* _Information given_:
•••••
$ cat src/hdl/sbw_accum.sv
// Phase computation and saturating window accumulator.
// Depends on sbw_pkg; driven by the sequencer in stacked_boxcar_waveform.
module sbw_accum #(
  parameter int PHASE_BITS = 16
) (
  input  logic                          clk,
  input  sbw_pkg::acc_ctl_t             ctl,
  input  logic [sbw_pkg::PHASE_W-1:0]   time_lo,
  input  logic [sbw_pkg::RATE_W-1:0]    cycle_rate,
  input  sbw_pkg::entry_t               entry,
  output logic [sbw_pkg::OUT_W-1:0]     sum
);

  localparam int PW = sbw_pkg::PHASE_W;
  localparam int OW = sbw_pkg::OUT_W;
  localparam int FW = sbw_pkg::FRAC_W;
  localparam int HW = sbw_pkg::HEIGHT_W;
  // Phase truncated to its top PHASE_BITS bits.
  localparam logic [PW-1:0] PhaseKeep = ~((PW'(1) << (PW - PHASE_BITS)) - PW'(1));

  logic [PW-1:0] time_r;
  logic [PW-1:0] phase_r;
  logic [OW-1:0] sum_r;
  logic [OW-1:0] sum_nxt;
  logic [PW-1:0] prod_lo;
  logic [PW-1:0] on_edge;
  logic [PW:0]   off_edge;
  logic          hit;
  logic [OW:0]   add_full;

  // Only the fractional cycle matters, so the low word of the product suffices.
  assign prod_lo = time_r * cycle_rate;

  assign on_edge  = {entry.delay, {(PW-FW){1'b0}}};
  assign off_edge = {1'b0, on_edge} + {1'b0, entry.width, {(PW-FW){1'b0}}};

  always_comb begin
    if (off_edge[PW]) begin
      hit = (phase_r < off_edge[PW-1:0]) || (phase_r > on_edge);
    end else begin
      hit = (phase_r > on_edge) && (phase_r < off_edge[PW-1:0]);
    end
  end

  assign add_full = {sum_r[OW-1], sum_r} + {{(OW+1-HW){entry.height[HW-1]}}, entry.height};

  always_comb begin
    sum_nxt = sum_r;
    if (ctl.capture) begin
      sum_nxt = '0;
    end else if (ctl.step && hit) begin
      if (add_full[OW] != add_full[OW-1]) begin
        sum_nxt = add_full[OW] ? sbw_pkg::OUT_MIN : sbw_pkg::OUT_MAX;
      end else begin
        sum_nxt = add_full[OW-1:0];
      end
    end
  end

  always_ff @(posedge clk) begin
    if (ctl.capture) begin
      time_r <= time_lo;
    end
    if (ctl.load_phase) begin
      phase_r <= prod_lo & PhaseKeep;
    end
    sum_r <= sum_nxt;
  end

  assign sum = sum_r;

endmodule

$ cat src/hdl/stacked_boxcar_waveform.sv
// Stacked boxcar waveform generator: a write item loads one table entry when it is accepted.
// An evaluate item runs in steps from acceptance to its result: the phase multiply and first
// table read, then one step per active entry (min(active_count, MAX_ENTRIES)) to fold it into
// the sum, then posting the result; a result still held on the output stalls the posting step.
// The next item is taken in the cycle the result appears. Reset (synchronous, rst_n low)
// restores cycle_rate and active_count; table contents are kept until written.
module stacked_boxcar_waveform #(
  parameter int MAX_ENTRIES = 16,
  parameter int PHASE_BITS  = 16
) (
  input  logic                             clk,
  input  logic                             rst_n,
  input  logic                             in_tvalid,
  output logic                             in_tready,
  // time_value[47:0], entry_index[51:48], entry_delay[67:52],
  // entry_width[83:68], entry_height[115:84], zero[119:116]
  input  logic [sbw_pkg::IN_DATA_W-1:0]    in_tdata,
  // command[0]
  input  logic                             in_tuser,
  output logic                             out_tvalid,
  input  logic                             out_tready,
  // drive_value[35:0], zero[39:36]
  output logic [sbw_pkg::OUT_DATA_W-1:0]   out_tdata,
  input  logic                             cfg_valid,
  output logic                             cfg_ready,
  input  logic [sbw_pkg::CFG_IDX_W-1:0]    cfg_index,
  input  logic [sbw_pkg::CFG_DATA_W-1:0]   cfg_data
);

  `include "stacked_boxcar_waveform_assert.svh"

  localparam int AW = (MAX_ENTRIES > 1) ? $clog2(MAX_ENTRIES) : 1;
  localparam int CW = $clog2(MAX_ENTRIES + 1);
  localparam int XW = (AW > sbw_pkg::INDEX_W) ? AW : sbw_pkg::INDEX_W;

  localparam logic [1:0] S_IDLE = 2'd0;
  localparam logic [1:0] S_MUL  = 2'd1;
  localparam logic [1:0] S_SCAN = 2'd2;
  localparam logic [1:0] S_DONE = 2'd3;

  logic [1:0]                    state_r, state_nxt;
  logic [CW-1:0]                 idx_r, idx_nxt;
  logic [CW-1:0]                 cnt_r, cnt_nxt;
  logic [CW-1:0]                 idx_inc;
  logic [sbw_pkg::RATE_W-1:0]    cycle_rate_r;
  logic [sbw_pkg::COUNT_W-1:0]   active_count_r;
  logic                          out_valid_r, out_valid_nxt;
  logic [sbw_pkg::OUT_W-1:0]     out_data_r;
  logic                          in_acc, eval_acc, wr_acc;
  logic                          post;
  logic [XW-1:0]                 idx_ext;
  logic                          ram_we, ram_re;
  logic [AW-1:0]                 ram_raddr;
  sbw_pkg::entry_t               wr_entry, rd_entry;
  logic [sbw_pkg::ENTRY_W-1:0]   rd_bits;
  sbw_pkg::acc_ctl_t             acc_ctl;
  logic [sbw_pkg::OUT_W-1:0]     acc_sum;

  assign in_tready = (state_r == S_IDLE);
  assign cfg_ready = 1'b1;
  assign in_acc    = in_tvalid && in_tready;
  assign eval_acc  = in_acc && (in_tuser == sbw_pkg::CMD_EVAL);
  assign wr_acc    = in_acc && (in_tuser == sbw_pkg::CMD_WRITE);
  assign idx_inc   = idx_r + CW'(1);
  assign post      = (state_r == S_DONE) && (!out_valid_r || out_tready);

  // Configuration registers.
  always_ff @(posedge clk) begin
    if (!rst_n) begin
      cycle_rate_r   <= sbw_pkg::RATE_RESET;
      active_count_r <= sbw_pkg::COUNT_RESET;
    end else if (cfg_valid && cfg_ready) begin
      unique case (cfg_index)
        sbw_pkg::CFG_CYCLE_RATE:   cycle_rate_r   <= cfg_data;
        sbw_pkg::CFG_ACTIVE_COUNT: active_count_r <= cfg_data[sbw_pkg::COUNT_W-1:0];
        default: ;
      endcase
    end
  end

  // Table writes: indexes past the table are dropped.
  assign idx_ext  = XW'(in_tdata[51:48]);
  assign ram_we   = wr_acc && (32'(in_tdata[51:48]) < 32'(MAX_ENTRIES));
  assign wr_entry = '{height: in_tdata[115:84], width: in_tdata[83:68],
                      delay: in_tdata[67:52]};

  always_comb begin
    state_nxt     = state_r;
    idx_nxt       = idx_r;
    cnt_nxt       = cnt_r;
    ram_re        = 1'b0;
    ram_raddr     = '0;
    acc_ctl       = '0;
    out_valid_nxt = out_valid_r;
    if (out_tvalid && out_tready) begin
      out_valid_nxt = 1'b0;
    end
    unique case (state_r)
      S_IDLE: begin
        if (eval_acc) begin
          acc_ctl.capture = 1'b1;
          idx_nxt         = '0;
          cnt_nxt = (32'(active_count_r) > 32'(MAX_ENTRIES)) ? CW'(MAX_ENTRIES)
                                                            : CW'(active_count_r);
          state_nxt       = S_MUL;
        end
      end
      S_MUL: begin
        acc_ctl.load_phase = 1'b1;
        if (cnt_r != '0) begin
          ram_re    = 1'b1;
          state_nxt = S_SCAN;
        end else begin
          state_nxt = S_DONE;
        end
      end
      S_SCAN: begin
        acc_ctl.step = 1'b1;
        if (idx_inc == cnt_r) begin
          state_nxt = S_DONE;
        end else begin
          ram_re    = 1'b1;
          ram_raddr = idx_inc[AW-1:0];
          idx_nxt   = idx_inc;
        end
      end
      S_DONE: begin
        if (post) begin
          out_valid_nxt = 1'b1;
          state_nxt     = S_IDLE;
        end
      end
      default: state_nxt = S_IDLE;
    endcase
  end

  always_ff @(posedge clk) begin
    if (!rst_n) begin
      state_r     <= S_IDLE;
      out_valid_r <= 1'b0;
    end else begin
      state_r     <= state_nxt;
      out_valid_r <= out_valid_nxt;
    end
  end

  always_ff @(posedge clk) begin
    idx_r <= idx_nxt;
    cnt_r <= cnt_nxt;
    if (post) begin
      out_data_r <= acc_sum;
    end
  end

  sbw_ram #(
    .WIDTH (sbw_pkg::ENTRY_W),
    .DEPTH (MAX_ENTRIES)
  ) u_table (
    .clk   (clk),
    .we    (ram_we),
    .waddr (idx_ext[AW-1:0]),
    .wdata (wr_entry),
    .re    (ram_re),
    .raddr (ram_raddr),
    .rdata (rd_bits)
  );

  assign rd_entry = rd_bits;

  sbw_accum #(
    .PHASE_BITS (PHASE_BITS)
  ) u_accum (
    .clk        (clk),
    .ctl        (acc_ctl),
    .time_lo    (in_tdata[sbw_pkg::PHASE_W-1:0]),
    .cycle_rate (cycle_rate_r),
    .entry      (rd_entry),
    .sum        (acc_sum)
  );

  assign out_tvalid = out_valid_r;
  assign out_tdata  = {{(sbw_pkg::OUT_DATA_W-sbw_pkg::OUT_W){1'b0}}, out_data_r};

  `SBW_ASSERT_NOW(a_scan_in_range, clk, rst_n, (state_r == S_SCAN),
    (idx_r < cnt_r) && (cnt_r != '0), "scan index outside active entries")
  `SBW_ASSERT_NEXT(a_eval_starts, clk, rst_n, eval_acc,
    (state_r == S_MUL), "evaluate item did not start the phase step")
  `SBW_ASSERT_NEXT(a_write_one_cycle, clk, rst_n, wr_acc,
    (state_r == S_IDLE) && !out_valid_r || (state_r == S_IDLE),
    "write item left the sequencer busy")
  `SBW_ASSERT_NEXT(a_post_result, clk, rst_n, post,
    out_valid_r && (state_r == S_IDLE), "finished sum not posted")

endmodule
•••••
* _Problem requirements_:
Which lines above contain the word "evaluate"? Show each of them.

* _Answer box_:
// An evaluate item runs in steps from acceptance to its result: the phase multiply and first
    (state_r == S_MUL), "evaluate item did not start the phase step")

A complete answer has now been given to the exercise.